= Beginning of Section =
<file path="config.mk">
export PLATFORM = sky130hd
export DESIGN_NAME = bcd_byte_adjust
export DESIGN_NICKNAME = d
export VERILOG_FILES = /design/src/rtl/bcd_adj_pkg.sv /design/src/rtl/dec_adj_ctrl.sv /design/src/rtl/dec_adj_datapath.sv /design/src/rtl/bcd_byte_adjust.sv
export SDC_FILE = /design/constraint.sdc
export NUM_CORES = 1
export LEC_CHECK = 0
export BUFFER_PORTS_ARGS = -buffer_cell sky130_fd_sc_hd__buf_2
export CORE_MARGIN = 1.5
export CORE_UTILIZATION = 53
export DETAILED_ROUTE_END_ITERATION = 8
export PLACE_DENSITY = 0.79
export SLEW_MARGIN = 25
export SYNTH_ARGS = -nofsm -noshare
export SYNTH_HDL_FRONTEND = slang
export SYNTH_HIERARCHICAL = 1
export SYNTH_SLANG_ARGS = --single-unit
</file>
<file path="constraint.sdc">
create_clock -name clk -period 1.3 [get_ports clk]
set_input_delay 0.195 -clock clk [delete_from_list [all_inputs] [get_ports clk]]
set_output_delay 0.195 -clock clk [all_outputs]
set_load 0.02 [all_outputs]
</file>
= End of Section =
= Beginning of Section =
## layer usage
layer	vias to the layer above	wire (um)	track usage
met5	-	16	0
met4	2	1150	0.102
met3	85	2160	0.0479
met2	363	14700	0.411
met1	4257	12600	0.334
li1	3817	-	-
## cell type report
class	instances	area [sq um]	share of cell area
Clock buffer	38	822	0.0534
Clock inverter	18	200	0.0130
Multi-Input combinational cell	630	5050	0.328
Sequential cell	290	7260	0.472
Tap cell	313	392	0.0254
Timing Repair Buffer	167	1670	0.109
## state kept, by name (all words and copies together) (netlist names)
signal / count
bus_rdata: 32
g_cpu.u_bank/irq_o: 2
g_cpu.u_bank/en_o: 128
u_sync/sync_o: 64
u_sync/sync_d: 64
= End of Section =
= Beginning of Section =
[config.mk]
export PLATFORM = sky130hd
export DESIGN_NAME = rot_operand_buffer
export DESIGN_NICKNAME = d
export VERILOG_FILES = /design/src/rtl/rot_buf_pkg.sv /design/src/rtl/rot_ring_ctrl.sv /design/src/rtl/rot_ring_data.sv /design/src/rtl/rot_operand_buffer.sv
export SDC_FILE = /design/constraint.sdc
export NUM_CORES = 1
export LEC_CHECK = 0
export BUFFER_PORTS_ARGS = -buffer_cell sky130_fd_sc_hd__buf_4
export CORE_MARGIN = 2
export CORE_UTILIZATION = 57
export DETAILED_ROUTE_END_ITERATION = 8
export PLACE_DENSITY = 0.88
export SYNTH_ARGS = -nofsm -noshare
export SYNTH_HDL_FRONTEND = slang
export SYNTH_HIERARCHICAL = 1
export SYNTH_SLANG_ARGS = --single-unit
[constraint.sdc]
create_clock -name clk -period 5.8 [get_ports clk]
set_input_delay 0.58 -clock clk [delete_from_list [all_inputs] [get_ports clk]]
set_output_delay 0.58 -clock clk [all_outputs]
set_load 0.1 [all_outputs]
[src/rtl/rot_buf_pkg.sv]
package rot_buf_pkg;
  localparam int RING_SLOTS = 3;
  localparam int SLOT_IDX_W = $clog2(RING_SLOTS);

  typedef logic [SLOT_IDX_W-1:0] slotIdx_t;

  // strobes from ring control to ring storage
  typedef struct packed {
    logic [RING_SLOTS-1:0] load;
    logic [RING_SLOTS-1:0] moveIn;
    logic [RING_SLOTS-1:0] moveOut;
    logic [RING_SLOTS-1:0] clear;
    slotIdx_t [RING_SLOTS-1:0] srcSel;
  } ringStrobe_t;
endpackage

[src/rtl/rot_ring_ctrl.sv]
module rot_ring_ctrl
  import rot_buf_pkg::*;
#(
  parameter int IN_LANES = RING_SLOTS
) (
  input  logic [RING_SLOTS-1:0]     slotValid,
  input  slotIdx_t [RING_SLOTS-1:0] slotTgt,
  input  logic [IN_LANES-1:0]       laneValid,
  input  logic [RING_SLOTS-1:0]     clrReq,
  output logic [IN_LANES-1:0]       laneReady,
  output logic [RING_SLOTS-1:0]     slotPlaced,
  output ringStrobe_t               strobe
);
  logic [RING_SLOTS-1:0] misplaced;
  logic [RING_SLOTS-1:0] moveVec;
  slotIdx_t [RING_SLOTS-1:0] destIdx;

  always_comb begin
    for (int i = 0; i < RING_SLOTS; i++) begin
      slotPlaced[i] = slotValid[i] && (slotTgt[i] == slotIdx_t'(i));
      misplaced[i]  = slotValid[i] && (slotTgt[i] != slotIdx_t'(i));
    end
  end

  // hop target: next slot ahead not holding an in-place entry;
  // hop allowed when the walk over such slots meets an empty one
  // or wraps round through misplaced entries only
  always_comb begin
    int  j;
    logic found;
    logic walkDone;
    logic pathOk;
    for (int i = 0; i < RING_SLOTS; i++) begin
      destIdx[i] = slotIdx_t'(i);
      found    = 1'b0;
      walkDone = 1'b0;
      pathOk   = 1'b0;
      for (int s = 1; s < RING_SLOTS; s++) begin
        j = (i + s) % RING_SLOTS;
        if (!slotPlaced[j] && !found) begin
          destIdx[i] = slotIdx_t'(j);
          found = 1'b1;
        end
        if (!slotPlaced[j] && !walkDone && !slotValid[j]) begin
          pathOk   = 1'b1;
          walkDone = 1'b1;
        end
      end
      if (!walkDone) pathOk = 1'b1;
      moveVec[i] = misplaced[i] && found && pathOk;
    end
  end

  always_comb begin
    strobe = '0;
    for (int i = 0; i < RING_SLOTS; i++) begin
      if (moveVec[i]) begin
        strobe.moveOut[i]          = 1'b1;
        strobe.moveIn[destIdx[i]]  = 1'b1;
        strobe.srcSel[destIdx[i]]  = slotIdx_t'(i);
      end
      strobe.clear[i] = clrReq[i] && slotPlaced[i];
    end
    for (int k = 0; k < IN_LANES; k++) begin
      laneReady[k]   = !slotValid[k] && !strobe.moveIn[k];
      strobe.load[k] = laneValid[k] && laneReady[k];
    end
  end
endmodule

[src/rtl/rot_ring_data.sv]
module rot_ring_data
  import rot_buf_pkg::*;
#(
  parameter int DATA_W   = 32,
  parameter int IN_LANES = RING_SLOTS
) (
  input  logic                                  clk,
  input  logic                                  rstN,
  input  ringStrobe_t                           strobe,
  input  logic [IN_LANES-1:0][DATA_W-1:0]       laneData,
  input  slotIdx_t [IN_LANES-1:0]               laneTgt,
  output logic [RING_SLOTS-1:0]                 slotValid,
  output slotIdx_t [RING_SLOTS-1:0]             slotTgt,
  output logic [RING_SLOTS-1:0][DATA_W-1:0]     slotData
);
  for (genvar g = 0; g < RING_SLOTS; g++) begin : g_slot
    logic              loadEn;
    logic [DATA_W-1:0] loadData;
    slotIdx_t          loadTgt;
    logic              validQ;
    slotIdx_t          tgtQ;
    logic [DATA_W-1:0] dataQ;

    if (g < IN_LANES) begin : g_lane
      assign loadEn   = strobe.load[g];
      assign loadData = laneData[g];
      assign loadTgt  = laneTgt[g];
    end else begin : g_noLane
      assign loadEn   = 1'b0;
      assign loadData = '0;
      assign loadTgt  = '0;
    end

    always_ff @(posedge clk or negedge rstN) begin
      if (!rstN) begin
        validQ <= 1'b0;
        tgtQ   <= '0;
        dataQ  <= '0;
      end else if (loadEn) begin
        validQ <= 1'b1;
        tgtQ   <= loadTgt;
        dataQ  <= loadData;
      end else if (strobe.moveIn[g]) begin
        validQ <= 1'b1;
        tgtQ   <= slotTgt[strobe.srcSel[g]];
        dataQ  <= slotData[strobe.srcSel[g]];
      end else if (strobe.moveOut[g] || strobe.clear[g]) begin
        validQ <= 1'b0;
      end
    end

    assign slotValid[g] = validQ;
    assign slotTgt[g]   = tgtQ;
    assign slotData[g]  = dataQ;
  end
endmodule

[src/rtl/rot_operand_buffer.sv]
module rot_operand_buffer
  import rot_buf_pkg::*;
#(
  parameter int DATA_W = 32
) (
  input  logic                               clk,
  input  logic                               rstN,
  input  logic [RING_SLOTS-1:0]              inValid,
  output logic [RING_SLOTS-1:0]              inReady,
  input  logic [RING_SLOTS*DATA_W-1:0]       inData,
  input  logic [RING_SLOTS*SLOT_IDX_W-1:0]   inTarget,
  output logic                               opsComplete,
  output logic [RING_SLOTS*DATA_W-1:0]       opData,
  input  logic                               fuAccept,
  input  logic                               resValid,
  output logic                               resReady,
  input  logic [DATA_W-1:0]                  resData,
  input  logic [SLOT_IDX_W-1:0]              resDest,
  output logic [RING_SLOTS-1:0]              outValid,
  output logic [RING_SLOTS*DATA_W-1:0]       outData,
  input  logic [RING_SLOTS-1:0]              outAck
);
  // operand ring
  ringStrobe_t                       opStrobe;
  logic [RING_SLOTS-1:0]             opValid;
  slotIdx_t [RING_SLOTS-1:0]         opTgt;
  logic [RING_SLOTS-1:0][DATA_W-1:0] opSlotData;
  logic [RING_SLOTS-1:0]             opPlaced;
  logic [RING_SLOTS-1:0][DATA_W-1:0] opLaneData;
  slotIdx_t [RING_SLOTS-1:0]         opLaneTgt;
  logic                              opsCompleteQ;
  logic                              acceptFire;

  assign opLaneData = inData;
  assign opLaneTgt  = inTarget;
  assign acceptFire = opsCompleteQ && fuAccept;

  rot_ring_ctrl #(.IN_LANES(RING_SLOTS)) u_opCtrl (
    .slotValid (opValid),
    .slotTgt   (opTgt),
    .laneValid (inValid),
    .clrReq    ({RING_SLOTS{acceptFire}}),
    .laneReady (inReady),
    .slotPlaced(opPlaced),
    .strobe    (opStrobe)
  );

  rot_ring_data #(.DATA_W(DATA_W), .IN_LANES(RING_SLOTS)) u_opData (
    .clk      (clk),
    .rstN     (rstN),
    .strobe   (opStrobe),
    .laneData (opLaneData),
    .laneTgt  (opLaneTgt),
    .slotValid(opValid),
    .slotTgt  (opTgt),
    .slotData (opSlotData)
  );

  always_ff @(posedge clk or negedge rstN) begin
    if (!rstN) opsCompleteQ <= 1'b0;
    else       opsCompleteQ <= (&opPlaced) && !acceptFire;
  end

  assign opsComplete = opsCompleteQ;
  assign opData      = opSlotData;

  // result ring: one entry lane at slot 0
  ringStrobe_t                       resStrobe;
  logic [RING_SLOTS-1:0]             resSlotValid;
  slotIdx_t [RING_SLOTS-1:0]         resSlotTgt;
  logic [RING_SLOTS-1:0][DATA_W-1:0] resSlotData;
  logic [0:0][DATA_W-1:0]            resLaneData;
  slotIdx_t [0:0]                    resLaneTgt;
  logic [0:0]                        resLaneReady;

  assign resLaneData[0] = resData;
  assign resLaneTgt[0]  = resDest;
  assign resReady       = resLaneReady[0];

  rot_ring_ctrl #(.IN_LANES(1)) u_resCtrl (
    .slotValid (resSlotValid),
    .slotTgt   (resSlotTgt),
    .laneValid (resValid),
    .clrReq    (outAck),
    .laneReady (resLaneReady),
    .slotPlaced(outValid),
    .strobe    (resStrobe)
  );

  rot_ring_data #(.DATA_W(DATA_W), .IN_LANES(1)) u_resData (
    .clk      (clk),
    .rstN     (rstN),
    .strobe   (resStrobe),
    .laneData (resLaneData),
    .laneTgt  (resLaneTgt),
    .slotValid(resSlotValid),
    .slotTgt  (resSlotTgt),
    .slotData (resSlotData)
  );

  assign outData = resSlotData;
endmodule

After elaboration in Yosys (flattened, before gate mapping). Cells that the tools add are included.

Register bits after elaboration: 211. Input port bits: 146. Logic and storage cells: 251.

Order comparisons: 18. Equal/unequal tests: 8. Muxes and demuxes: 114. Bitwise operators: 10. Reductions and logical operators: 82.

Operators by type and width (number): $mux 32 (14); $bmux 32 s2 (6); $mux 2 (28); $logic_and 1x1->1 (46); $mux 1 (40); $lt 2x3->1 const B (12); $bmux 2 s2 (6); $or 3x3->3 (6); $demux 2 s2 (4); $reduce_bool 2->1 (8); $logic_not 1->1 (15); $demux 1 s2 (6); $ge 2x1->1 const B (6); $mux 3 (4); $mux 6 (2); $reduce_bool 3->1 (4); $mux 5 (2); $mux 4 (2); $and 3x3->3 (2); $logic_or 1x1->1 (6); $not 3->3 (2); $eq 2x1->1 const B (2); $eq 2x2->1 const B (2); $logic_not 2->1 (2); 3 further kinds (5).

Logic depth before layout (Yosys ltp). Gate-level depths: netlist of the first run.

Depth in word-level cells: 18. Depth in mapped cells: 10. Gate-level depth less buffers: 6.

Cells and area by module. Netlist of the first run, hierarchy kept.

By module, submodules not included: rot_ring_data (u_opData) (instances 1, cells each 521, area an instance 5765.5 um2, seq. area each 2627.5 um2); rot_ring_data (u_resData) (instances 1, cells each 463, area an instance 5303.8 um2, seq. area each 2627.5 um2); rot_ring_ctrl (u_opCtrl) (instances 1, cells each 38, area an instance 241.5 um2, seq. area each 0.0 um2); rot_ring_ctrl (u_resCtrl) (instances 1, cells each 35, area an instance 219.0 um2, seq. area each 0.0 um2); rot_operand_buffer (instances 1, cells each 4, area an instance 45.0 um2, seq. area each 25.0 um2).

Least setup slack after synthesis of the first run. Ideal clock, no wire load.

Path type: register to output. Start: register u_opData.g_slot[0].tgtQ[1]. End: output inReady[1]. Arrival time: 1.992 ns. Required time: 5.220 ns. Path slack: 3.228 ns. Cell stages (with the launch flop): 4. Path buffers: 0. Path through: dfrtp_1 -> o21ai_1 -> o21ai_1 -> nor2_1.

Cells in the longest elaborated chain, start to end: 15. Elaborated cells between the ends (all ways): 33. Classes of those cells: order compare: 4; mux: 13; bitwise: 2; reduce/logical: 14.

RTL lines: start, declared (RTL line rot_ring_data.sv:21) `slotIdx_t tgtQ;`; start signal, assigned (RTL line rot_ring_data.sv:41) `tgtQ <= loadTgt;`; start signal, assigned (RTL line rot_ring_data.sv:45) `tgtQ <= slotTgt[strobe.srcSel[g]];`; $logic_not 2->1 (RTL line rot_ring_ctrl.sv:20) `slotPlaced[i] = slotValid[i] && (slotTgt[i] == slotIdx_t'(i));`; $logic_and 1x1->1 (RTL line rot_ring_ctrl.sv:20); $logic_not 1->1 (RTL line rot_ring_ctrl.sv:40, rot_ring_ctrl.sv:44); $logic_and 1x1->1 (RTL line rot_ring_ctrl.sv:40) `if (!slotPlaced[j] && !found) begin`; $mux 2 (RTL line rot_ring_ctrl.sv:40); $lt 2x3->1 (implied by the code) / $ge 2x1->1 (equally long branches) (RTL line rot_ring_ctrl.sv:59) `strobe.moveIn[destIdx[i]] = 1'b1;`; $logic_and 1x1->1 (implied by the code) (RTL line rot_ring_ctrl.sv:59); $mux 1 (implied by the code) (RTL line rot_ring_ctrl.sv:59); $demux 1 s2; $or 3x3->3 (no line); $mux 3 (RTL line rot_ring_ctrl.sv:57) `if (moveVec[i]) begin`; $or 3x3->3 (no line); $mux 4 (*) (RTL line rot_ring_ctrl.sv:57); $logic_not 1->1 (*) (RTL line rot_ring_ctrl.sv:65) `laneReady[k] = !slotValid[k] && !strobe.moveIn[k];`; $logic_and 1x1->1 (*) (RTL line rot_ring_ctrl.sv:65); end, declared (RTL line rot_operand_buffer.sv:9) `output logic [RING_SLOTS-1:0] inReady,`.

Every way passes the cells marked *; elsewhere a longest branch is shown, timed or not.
= End of Section =
From the data above, copy each line where the string "layer" appears.

• WRITTEN RESPONSE:
## layer usage
layer	vias to the layer above	wire (um)	track usage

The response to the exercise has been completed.